We have to think, is it really appropriate for us to force children? Before getting my degree in early childhood education, I wouldn’t have thought twice about sharing.  I didn’t see an issue with it. After some studying, however, I realized just how hard  sharing is for young children.  To really understand sharing a child has to have an understanding of empathy, which usually doesn’t surface until close to age six.  Young children are egocentric (I’m sure I didn’t have tell you that), and they really don’t take into account another person’s feelings.  It’s not because they are mean, or uncaring individuals, it’s just not where they are developmentally (which is also why it is hard for them to apologize).

So, what’s a mom (or teacher) to do when a toy is being fought over?  I can tell you what I did when teaching three year old preschool, and it worked well. If Jimmy was playing with a toy and Jane wanted to play with it I didn’t tell Jimmy he needed to share. Instead I told Jimmy “Jane would like to play with the toy you have. When you are done with it, would you please give it her”? And you know what? Nine times out of ten (ok, maybe closer to eight times) Jimmy would give the toy to Jane within five minutes.  Not only does Jimmy get to finish playing (super important in early childhood) but Jane learns how to wait, a super important skill.

Now I’m not saying this results in sunshine and rainbows. My youngest (15 months) pretty much wants to play with all of her sister’s (4 years old) toys and vice-versa. There are many  tears when I don’t enforce “sharing”.  But, it’s a lesson I think is important, so I stick with it.

Luckily my “anti-sharing” philosophy is one that is shared (pun intended) by many of my mom friends. We do cross into murky waters when we go to play dates at places like the library, where there are lots of kids, and lots of different ideas of how kids should play.  I try to stand back and let my daughters do their thing.  Sometimes my daughter wants to play with a toy that another child it using.
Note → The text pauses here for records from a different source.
File: src/rtl/trigger_hit_sequencer.sv
// rtl/trigger_hit_sequencer.sv - debug-trigger hit qualification, sticky hit status and action request
//
// Purpose:
//   Registers the comparator match matrix after enable, slot-valid and
//   debug-mode qualification. Resolves chain groups and picks the oldest
//   firing slot. Sets sticky hit bits and issues one prioritised action
//   request to the core, then holds off for a 2-cycle flush shadow.
//
// Ports:
//   clk_i          clock
//   rst_ni         asynchronous active-low reset
//   match_i        [trigger][slot] comparator match matrix
//   slot_valid_i   per-slot committing-instruction valid (slot 0 oldest)
//   trig_enable_i  per-trigger arm
//   trig_chain_i   trigger i chains to i+1 (top bit ignored)
//   trig_action_i  0 = breakpoint exception, 1 = enter debug mode
//   debug_mode_i   core in debug mode, suppresses all triggers
//   hit_clr_i      per-trigger sticky hit clear
//   req_valid_o    action request pending
//   req_ready_i    core accepts the request
//   req_action_o   action of the request
//   req_slot_o     slot that fired
//   req_trigger_o  first trigger of the firing chain group
//   hit_o          sticky hit bits
//   busy_o         sequencer not idle (registered)
//   hit_count_o    per-trigger 8-bit saturating fire counters
//                  (present only when TRIG_HIT_COUNTER_EN is defined)
module trigger_hit_sequencer #(
  parameter int  NUM_TRIGGERS = 4,
  parameter int  NUM_SLOTS    = 4,
  localparam int SLOT_W       = (NUM_SLOTS > 1) ? $clog2(NUM_SLOTS) : 1,
  localparam int TRIG_W       = (NUM_TRIGGERS > 1) ? $clog2(NUM_TRIGGERS) : 1
) (
  input  logic                                   clk_i,
  input  logic                                   rst_ni,
  input  logic [NUM_TRIGGERS-1:0][NUM_SLOTS-1:0] match_i,
  input  logic [NUM_SLOTS-1:0]                   slot_valid_i,
  input  logic [NUM_TRIGGERS-1:0]                trig_enable_i,
  input  logic [NUM_TRIGGERS-1:0]                trig_chain_i,
  input  logic [NUM_TRIGGERS-1:0]                trig_action_i,
  input  logic                                   debug_mode_i,
  input  logic [NUM_TRIGGERS-1:0]                hit_clr_i,
  output logic                                   req_valid_o,
  input  logic                                   req_ready_i,
  output logic                                   req_action_o,
  output logic [SLOT_W-1:0]                      req_slot_o,
  output logic [TRIG_W-1:0]                      req_trigger_o,
  output logic [NUM_TRIGGERS-1:0]                hit_o,
  output logic                                   busy_o
`ifdef TRIG_HIT_COUNTER_EN
  ,
  output logic [NUM_TRIGGERS-1:0][7:0]           hit_count_o
`endif
);

  typedef enum logic [1:0] {S_IDLE, S_PEND, S_HOLD1, S_HOLD2} state_e;

  state_e                                 state_q, state_d;
  logic [NUM_TRIGGERS-1:0][NUM_SLOTS-1:0] q_q, q_d;
  logic [NUM_TRIGGERS-1:0]                hit_q, hit_d;
  logic                                   req_action_q, req_action_d;
  logic [SLOT_W-1:0]                      req_slot_q, req_slot_d;
  logic [TRIG_W-1:0]                      req_trigger_q, req_trigger_d;
  logic                                   busy_q, busy_d;

  logic [NUM_TRIGGERS-1:0]                chain_eff;
  logic [NUM_TRIGGERS-1:0]                group_start;
  logic [NUM_TRIGGERS-1:0][NUM_SLOTS-1:0] grp_fire;
  logic [NUM_SLOTS-1:0]                   slot_fire;
  logic [NUM_TRIGGERS-1:0]                sel_groups;
  logic [NUM_TRIGGERS-1:0]                sel_members;
  logic [SLOT_W-1:0]                      sel_slot;
  logic [TRIG_W-1:0]                      sel_trig;
  logic                                   sel_action;
  logic                                   fire;
  logic                                   unused_chain_msb;

  // The last trigger has no successor, so its chain bit is forced low.
  assign chain_eff        = {1'b0, trig_chain_i[NUM_TRIGGERS-2:0]};
  assign unused_chain_msb = trig_chain_i[NUM_TRIGGERS-1];
  // A trigger starts a group when its predecessor does not chain into it.
  assign group_start      = ~{chain_eff[NUM_TRIGGERS-2:0], 1'b0};

  // Group detection: walking down from the top trigger, 'tail' is set when
  // trigger i and every later member of its group are set in slot j.
  always_comb begin
    logic tail;
    tail      = 1'b1;
    grp_fire  = '0;
    slot_fire = '0;
    for (int j = 0; j < NUM_SLOTS; j++) begin
      tail = 1'b1;
      for (int i = NUM_TRIGGERS - 1; i >= 0; i--) begin
        tail           = q_q[i][j] & (~chain_eff[i] | tail);
        grp_fire[i][j] = group_start[i] & tail;
        slot_fire[j]   = slot_fire[j] | grp_fire[i][j];
      end
    end
  end

  // Oldest firing slot wins; within it the lowest group start is reported,
  // and the action is debug-entry if any fired group ends on a debug trigger.
  always_comb begin
    sel_slot    = '0;
    sel_groups  = '0;
    sel_trig    = '0;
    sel_members = '0;
    for (int j = NUM_SLOTS - 1; j >= 0; j--) begin
      if (slot_fire[j]) begin
        sel_slot = SLOT_W'(j);
        for (int i = 0; i < NUM_TRIGGERS; i++) begin
          sel_groups[i] = grp_fire[i][j];
        end
      end
    end
    for (int i = NUM_TRIGGERS - 1; i >= 0; i--) begin
      if (sel_groups[i]) begin
        sel_trig = TRIG_W'(i);
      end
    end
    // Spread each fired start across the rest of its group.
    sel_members[0] = sel_groups[0];
    for (int i = 1; i < NUM_TRIGGERS; i++) begin
      sel_members[i] = sel_groups[i] | (chain_eff[i-1] & sel_members[i-1]);
    end
    sel_action = |(sel_members & ~chain_eff & trig_action_i);
    fire       = (state_q == S_IDLE) && (|slot_fire);
  end

  // Stage 1 only captures while idle and not firing, so matches arriving
  // during a pending request or its flush shadow are discarded.
  always_comb begin
    q_d = '0;
    if ((state_q == S_IDLE) && !fire && !debug_mode_i) begin
      for (int i = 0; i < NUM_TRIGGERS; i++) begin
        for (int j = 0; j < NUM_SLOTS; j++) begin
          q_d[i][j] = match_i[i][j] & slot_valid_i[j] & trig_enable_i[i];
        end
      end
    end
  end

  // Set wins over a coincident clear.
  assign hit_d = (hit_q & ~hit_clr_i) | (fire ? sel_members : '0);

  // FSM next-state logic.
  always_comb begin
    state_d = state_q;
    case (state_q)
      S_IDLE:  if (fire) state_d = S_PEND;
      S_PEND:  if (req_ready_i) state_d = S_HOLD1;
      S_HOLD1: state_d = S_HOLD2;
      S_HOLD2: state_d = S_IDLE;
      default: state_d = S_IDLE;
    endcase
  end

  // FSM outputs and payload capture.
  always_comb begin
    req_valid_o   = (state_q == S_PEND);
    req_action_d  = fire ? sel_action : req_action_q;
    req_slot_d    = fire ? sel_slot   : req_slot_q;
    req_trigger_d = fire ? sel_trig   : req_trigger_q;
    busy_d        = (state_d != S_IDLE);
  end

  // State register.
  always_ff @(posedge clk_i or negedge rst_ni) begin
    if (!rst_ni) begin
      state_q       <= S_IDLE;
      q_q           <= '0;
      hit_q         <= '0;
      req_action_q  <= 1'b0;
      req_slot_q    <= '0;
      req_trigger_q <= '0;
      busy_q        <= 1'b0;
    end else begin
      state_q       <= state_d;
      q_q           <= q_d;
      hit_q         <= hit_d;
      req_action_q  <= req_action_d;
      req_slot_q    <= req_slot_d;
      req_trigger_q <= req_trigger_d;
      busy_q        <= busy_d;
    end
  end

  assign req_action_o  = req_action_q;
  assign req_slot_o    = req_slot_q;
  assign req_trigger_o = req_trigger_q;
  assign hit_o         = hit_q;
  assign busy_o        = busy_q;

`ifdef TRIG_HIT_COUNTER_EN
  logic [NUM_TRIGGERS-1:0][7:0] cnt_q, cnt_d;

  // Increment takes precedence over clear; the count sticks at 255.
  always_comb begin
    cnt_d = cnt_q;
    for (int i = 0; i < NUM_TRIGGERS; i++) begin
      if (fire && sel_members[i]) begin
        if (cnt_q[i] != 8'hFF) begin
          cnt_d[i] = cnt_q[i] + 8'd1;
        end
      end else if (hit_clr_i[i]) begin
        cnt_d[i] = 8'd0;
      end
    end
  end

  always_ff @(posedge clk_i or negedge rst_ni) begin
    if (!rst_ni) begin
      cnt_q <= '0;
    end else begin
      cnt_q <= cnt_d;
    end
  end

  assign hit_count_o = cnt_q;
`else
  // Hit counters are not built; only the sticky hit bits are kept.
`endif

endmodule

File: config.mk
export PLATFORM = sky130hd
export DESIGN_NAME = trigger_hit_sequencer
export DESIGN_NICKNAME = d
export VERILOG_FILES = /design/src/rtl/trigger_hit_sequencer.sv
export SDC_FILE = /design/constraint.sdc
export NUM_CORES = 1
export LEC_CHECK = 0
export CORE_MARGIN = 4
export CORE_UTILIZATION = 25
export CTS_BUF_LIST = sky130_fd_sc_hd__clkbuf_8 sky130_fd_sc_hd__clkbuf_16
export DETAILED_ROUTE_END_ITERATION = 7
export DONT_BUFFER_PORTS = 1
export GPL_ROUTABILITY_DRIVEN = 1
export GPL_TIMING_DRIVEN = 0
export PLACE_DENSITY = 0.44
export RECOVER_POWER = 100
export SLEW_MARGIN = 20
export SYNTH_ARGS = -nofsm -noshare
export SYNTH_HDL_FRONTEND = slang
export SYNTH_SLANG_ARGS = --single-unit
export TNS_END_PERCENT = 10
File: constraint.sdc
create_clock -name clk_i -period 1.9 [get_ports clk_i]
set_input_delay 0.38 -clock clk_i [delete_from_list [all_inputs] [get_ports clk_i]]
set_output_delay 0.38 -clock clk_i [all_outputs]
set_load 0.03 [all_outputs]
I simply remind her that she can ask so play with it when they are done. You know what, sometimes the child plays with the toy most of the time, and my daughter doesn’t get a chance. It’s tough, but if my daughter was having fun with a toy, I wouldn’t want her time interrupted.

So where do you fall on the sharing spectrum?


  1. I think that’s a great way to approach it – the child isn’t forced to turn over their toy, but they still learn about turn taking and helping another child who is upset. I seem to remember doing that sometimes with my kids too.

  2. I think as members of society there are certain things that children need to be taught to share. If it’s your own toy, then by all means don’t share it. However, if you’re using the swing at the park, it’s not acceptable to use it for an hour while children stand in line. So, no as an adult, you don’t not have the right to MY phone but if it’s the shared phone at work then we need to figure out how to share.

    • I think a lot of it also depends on the child’s age. Young children really don’t get sharing. Even in public if a child is really into a toy, I try not to step in and say “share”. If my child is using something another kid wants, I may talk to her about how another child wants a toy, but I don’t expect her to give it up. Just like if another child is playing with a toy she wants, I tell her she has to wait for that kid to be done with it.

  3. Oh my gosh, I TOTALLY agree wit you! This is how I am also! Learning to share is fantastic, and that’s one thing, being forced to give up something of yours because of the whim of somebody else is a completely different matter.

    • Sharing is something that is so tough! The older you are the more you understand, but even out at playdates at the library it can still be tough (and I am still in the camp of you can play with the toy until you are finished).